PROBLEM DETAILS
In the entries below, find each line with the word "family" and return it.

DATA RECORDS

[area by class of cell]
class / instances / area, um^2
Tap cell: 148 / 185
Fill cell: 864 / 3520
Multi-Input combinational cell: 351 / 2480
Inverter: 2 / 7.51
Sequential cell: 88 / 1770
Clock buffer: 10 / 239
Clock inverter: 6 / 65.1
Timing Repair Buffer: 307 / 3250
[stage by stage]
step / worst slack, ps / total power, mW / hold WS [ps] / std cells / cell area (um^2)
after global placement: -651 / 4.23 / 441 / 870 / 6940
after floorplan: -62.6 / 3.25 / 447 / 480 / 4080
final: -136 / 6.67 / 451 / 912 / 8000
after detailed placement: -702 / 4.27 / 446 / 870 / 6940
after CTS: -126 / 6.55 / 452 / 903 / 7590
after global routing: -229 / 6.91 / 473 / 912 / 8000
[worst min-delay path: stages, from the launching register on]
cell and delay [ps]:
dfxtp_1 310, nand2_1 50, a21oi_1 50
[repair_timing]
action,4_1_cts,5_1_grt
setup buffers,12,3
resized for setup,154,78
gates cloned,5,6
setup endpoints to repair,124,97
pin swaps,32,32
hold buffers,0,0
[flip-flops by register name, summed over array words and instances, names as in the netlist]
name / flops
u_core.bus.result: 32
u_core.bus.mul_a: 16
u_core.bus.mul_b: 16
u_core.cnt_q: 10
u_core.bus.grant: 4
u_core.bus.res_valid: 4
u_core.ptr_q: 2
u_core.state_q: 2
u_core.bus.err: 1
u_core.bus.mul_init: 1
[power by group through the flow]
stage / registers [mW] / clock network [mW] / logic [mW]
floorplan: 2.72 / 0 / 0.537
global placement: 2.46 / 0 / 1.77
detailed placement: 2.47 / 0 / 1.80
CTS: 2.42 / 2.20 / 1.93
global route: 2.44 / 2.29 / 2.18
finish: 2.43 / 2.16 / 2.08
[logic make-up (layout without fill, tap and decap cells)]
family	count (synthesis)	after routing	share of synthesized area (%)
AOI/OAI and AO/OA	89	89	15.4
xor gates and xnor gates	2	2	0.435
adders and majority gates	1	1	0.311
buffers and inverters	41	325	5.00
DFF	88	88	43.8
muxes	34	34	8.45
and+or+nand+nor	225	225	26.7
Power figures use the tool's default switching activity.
--
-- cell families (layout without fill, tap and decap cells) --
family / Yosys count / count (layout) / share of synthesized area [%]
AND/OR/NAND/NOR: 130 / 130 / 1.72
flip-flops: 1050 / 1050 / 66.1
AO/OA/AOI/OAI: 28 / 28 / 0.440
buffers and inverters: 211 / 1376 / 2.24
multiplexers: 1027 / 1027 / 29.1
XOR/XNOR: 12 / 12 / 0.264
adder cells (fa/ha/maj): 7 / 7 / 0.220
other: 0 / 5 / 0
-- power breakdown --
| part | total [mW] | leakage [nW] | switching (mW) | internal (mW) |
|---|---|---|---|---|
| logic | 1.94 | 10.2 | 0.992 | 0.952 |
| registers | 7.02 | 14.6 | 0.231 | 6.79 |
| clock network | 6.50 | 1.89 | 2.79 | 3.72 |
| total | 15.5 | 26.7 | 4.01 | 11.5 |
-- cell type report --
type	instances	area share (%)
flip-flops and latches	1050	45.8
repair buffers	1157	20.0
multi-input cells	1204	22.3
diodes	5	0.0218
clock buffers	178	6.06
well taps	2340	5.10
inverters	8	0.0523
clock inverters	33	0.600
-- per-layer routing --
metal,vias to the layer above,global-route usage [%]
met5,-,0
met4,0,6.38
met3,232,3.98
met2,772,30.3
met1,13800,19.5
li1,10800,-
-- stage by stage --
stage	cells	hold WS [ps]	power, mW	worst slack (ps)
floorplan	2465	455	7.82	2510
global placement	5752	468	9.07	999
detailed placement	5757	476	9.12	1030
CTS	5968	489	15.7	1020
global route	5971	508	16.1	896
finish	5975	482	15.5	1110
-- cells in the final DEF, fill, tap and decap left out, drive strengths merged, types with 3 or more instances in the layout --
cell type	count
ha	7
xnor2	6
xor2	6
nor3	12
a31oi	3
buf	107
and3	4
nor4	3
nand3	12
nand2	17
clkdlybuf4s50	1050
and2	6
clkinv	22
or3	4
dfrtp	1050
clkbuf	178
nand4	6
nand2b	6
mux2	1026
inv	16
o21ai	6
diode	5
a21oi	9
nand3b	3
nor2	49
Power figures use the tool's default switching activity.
==
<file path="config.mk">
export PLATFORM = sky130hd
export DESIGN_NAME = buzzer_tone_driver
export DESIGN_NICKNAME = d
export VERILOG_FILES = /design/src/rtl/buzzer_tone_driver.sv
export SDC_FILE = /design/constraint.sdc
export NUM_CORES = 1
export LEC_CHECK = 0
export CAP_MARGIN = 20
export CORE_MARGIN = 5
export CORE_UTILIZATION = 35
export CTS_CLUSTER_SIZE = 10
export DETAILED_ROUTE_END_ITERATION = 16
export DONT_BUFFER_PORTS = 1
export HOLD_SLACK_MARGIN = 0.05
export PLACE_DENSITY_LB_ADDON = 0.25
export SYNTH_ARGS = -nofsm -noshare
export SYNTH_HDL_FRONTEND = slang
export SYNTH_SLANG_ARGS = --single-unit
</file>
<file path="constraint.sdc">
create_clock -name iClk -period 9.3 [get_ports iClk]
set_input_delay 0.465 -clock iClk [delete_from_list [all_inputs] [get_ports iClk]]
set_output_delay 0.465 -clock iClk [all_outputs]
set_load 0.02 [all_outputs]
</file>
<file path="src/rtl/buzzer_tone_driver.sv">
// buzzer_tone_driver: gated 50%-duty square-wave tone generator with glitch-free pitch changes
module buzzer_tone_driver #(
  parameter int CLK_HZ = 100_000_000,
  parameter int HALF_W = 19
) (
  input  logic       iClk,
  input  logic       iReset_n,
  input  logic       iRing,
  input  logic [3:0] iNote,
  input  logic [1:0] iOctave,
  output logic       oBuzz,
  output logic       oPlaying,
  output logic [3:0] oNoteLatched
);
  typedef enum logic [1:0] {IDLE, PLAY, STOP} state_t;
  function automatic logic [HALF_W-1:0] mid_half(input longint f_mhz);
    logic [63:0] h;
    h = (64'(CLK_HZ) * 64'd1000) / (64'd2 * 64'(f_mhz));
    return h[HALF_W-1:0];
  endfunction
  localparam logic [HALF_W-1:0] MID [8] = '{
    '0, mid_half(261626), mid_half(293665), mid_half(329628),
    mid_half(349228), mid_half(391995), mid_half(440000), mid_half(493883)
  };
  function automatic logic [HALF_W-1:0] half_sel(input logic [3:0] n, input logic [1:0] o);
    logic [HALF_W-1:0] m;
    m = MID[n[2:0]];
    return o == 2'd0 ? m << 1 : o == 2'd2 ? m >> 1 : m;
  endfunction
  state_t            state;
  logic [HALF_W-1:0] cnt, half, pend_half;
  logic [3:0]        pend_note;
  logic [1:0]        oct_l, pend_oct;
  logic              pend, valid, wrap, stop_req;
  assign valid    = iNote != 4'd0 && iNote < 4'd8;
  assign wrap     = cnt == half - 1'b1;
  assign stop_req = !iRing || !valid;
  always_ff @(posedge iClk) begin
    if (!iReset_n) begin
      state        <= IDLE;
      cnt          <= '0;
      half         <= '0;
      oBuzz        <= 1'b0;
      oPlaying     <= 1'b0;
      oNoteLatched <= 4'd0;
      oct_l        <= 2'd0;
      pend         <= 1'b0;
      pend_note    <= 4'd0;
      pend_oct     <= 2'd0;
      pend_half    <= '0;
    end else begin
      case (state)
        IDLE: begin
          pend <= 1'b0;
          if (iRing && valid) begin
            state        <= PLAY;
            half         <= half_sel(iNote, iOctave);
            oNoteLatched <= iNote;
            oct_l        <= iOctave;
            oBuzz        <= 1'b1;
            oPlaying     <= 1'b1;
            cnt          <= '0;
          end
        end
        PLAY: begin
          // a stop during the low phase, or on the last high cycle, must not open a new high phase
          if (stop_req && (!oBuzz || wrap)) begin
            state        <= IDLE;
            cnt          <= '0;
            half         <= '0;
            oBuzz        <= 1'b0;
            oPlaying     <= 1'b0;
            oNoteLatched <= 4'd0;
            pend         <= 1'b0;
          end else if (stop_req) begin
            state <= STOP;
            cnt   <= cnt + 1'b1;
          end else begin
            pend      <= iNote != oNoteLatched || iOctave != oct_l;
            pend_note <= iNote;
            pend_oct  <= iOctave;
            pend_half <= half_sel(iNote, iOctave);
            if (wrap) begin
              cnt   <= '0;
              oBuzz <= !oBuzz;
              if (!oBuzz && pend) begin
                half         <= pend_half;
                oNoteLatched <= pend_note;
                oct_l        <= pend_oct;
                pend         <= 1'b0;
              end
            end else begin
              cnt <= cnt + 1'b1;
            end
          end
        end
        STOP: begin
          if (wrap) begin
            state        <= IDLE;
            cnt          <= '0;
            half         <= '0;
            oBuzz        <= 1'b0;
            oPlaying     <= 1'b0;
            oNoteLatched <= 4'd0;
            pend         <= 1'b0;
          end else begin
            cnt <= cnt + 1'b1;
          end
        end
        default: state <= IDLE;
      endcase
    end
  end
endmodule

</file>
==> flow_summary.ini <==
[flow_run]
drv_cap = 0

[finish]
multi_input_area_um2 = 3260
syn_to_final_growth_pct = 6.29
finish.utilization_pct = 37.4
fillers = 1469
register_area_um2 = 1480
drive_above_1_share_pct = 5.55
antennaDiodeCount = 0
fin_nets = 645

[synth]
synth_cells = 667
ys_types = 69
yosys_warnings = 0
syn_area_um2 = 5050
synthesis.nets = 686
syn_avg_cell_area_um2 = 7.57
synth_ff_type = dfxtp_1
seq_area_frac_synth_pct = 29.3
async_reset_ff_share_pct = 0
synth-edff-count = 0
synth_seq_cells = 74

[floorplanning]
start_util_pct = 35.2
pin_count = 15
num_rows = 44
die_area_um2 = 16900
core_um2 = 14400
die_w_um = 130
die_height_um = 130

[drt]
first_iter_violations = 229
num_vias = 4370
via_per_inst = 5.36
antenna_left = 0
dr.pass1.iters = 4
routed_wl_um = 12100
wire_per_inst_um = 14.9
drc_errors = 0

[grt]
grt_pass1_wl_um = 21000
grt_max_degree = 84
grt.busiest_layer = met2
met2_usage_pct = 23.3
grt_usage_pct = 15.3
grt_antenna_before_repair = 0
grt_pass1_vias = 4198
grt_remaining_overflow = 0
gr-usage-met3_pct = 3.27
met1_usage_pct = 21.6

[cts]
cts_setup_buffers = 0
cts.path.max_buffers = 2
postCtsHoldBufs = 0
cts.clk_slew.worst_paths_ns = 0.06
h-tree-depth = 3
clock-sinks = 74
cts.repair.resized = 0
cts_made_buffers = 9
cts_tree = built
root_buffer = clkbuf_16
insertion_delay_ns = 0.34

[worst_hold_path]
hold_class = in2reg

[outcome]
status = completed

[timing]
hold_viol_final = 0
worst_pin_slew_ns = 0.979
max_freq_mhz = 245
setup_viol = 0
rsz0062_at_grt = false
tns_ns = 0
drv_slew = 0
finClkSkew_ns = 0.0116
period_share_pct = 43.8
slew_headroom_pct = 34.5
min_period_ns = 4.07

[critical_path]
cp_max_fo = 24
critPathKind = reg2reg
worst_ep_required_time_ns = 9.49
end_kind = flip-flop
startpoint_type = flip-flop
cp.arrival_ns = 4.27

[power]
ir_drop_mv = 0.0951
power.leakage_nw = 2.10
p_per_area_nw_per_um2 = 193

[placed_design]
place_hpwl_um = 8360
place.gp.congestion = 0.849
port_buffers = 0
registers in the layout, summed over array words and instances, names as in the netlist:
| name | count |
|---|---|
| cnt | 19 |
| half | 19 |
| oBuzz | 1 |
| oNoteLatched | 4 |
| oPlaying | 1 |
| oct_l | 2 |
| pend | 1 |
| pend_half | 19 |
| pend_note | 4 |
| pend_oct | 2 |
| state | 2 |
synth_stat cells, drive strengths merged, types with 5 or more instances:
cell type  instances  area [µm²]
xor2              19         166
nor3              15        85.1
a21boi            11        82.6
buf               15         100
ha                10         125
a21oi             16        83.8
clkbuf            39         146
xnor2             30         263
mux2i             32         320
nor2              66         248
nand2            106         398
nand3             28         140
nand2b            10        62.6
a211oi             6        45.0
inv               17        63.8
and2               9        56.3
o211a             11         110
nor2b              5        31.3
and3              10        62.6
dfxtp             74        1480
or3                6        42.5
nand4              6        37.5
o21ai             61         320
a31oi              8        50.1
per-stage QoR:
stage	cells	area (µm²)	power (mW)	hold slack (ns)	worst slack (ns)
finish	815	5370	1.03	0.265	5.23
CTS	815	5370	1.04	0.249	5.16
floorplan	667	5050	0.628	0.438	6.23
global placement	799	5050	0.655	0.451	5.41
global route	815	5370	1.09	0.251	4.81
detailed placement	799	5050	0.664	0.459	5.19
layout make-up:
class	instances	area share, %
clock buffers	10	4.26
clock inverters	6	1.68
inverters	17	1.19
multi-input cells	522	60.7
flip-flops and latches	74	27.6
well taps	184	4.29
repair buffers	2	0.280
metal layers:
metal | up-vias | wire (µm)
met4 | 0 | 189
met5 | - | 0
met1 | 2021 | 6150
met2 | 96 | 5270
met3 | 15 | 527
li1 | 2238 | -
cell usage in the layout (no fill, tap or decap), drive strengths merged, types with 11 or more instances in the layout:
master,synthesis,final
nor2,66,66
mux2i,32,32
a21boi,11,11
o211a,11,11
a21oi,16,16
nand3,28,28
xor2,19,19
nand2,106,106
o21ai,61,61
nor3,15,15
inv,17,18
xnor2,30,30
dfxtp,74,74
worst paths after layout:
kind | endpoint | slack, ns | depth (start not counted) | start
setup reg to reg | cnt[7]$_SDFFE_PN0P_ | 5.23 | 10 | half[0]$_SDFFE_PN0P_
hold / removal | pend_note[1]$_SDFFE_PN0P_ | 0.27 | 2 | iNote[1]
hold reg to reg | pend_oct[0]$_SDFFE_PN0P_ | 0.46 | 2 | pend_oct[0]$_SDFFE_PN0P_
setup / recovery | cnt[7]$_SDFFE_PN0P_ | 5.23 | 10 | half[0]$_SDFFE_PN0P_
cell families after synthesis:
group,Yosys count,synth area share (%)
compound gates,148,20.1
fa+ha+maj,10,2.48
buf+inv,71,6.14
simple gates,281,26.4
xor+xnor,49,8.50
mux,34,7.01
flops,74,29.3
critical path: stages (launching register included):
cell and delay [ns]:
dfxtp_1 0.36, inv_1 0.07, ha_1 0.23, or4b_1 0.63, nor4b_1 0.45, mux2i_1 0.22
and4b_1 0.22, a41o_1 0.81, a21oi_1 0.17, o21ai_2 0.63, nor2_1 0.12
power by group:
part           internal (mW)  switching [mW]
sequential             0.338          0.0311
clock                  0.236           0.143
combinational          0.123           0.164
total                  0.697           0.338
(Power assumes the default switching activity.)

REPLY
family	count (synthesis)	after routing	share of synthesized area (%)
family / Yosys count / count (layout) / share of synthesized area [%]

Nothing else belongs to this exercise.